___ Source material ___
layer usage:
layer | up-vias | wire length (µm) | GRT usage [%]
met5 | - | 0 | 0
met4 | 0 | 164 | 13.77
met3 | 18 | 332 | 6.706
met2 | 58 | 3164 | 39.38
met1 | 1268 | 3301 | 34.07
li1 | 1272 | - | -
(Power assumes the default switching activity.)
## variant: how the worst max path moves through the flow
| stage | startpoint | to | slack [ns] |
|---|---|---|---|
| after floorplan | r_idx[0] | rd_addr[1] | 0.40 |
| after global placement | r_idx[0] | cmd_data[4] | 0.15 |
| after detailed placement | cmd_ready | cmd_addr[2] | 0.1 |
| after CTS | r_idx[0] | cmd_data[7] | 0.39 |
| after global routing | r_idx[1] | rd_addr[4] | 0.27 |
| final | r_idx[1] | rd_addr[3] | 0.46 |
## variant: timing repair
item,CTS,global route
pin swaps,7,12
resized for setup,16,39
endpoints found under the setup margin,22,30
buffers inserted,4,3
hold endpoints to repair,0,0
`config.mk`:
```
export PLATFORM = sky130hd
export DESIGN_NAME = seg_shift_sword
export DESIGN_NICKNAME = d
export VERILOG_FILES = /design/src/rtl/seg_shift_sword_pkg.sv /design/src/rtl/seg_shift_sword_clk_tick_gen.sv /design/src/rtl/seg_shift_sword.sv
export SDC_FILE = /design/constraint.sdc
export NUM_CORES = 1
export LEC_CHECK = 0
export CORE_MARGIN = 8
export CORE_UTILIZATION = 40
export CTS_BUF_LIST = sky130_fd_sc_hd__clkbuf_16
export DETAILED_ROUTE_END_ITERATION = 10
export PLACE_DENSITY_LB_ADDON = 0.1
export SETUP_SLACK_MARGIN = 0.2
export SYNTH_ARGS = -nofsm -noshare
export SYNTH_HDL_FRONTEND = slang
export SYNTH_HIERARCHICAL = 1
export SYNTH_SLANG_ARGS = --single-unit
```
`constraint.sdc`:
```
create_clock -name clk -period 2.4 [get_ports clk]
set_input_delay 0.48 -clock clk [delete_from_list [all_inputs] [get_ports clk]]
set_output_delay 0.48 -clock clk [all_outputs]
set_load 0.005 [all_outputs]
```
___
___ Source material ___
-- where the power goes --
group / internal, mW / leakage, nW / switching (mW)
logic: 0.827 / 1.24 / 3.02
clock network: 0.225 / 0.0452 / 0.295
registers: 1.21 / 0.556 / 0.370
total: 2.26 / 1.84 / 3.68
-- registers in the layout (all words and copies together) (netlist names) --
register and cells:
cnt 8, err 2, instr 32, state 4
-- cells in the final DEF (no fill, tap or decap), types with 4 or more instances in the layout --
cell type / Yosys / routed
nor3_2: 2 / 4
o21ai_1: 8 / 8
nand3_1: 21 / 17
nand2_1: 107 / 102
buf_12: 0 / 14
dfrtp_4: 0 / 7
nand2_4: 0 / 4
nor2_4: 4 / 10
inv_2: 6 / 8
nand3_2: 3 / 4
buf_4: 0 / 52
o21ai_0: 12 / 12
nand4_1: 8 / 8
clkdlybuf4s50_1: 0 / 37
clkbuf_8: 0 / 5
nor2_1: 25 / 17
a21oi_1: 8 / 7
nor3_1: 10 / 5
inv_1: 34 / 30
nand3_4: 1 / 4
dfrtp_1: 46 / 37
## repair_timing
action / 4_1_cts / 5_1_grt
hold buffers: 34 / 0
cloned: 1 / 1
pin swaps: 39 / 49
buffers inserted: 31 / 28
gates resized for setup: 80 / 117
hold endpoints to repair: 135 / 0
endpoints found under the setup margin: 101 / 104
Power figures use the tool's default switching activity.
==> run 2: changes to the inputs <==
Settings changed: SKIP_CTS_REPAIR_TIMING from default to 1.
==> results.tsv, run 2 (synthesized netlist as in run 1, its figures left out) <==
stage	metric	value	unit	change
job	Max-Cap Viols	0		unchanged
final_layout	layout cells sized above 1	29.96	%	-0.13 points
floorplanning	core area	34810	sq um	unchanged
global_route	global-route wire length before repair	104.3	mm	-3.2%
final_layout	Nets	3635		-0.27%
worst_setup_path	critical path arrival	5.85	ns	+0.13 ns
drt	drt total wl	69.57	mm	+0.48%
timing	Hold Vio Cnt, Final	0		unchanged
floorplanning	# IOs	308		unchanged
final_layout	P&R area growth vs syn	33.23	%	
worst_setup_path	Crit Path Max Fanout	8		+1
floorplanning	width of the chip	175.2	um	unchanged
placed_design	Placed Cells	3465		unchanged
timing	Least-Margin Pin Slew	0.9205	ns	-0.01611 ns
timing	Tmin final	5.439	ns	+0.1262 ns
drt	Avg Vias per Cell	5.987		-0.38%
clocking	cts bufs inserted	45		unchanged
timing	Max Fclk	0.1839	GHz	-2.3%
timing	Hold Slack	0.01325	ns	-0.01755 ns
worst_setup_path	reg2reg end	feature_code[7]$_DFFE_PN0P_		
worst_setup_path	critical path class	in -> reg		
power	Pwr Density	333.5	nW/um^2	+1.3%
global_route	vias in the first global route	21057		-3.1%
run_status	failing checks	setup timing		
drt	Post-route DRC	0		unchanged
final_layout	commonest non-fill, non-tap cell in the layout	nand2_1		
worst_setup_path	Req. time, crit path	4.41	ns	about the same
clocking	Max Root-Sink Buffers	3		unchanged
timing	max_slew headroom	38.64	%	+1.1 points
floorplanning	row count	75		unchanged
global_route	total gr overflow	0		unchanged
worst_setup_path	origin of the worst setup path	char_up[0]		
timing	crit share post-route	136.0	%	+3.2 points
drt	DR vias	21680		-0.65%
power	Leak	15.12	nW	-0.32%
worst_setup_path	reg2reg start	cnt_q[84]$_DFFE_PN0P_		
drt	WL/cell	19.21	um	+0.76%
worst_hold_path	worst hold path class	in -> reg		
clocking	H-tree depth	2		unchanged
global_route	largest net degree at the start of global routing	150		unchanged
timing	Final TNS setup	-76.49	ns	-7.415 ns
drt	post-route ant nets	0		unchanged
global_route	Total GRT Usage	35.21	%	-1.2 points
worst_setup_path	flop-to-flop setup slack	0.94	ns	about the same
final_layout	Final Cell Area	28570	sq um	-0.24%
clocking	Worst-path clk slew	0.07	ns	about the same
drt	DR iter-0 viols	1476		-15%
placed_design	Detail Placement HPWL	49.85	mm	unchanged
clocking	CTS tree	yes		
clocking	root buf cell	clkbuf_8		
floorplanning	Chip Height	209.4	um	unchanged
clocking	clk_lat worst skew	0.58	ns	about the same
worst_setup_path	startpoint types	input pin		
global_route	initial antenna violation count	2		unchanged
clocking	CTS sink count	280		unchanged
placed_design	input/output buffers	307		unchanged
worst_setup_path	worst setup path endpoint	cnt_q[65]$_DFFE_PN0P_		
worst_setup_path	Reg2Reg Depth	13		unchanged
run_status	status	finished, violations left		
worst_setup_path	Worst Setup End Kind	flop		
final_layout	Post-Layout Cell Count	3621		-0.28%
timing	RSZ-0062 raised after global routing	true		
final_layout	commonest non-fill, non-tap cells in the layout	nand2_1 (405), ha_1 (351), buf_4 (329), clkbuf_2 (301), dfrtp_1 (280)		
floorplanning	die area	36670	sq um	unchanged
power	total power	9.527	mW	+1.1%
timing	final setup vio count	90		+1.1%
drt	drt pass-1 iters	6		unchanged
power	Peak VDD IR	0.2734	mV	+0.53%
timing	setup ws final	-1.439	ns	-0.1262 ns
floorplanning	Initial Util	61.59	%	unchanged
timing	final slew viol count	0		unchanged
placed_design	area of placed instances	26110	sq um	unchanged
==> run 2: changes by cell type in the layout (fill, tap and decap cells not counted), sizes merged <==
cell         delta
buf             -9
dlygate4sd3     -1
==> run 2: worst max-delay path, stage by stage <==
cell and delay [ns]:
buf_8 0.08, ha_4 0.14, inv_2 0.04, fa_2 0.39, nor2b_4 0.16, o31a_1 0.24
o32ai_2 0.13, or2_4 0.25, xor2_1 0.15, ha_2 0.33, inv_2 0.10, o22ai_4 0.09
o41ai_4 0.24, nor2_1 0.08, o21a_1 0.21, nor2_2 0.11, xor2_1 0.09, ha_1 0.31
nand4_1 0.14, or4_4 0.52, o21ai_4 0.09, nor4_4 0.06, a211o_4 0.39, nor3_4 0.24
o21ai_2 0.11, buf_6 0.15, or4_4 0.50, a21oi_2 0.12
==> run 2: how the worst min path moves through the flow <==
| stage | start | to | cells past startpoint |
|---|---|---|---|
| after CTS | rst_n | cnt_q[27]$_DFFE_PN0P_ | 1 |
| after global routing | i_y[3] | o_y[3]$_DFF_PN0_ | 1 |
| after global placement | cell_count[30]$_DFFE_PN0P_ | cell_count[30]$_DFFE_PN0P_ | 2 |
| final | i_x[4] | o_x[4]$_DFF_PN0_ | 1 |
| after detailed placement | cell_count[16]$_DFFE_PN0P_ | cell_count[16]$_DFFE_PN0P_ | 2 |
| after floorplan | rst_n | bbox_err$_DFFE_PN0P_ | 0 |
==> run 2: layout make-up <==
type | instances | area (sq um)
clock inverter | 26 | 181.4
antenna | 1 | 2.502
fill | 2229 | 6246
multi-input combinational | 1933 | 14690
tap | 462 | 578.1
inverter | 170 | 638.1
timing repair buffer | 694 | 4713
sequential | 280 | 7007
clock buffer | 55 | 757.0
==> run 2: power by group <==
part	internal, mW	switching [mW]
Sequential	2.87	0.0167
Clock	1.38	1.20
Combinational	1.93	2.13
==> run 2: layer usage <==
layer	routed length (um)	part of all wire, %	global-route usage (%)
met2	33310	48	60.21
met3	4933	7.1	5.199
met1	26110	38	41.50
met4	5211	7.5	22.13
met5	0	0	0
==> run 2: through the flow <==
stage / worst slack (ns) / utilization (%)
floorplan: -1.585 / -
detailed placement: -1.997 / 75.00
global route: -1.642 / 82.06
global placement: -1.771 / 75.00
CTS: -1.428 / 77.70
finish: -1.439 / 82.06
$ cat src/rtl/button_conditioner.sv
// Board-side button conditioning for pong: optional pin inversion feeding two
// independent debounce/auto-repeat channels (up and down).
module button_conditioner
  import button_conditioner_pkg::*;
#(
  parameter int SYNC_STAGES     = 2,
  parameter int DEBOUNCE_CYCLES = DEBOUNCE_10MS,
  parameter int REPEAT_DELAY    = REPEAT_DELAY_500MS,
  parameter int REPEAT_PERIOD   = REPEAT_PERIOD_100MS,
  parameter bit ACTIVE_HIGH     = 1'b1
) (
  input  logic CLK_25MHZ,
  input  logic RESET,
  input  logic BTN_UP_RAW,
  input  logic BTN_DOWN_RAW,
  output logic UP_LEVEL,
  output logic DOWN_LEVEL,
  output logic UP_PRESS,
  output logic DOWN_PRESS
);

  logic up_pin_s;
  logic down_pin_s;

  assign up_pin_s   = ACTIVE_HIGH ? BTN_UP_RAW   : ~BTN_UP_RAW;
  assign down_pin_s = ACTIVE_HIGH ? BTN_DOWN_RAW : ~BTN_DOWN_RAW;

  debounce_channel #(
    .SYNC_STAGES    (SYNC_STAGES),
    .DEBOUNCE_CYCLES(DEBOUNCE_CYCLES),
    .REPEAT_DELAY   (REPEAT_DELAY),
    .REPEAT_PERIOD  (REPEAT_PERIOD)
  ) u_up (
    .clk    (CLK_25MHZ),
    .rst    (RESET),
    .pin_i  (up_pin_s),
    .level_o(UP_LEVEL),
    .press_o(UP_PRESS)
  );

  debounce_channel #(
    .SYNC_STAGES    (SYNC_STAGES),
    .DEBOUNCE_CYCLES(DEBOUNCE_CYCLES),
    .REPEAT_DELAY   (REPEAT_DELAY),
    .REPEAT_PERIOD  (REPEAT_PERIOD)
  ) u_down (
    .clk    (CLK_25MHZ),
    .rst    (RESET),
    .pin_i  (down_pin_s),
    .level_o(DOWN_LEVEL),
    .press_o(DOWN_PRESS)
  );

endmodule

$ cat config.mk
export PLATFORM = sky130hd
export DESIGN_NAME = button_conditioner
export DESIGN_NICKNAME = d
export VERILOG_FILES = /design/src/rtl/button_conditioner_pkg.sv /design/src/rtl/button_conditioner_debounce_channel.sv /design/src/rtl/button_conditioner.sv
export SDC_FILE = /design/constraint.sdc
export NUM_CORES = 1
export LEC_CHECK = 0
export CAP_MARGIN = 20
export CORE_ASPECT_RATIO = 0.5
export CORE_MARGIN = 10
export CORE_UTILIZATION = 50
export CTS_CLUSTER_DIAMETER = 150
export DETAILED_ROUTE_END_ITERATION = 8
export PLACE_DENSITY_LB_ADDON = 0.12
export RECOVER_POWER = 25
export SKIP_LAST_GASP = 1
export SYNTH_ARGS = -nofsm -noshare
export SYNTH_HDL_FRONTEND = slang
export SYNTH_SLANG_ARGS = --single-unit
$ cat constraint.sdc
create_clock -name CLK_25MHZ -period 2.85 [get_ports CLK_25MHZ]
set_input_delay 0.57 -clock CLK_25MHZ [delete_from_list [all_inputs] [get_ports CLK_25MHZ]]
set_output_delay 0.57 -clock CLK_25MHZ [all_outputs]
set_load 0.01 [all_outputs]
___
Nothing but a number should be given: the count of lines in the data above with the word "variant".

■ **Answer**: 2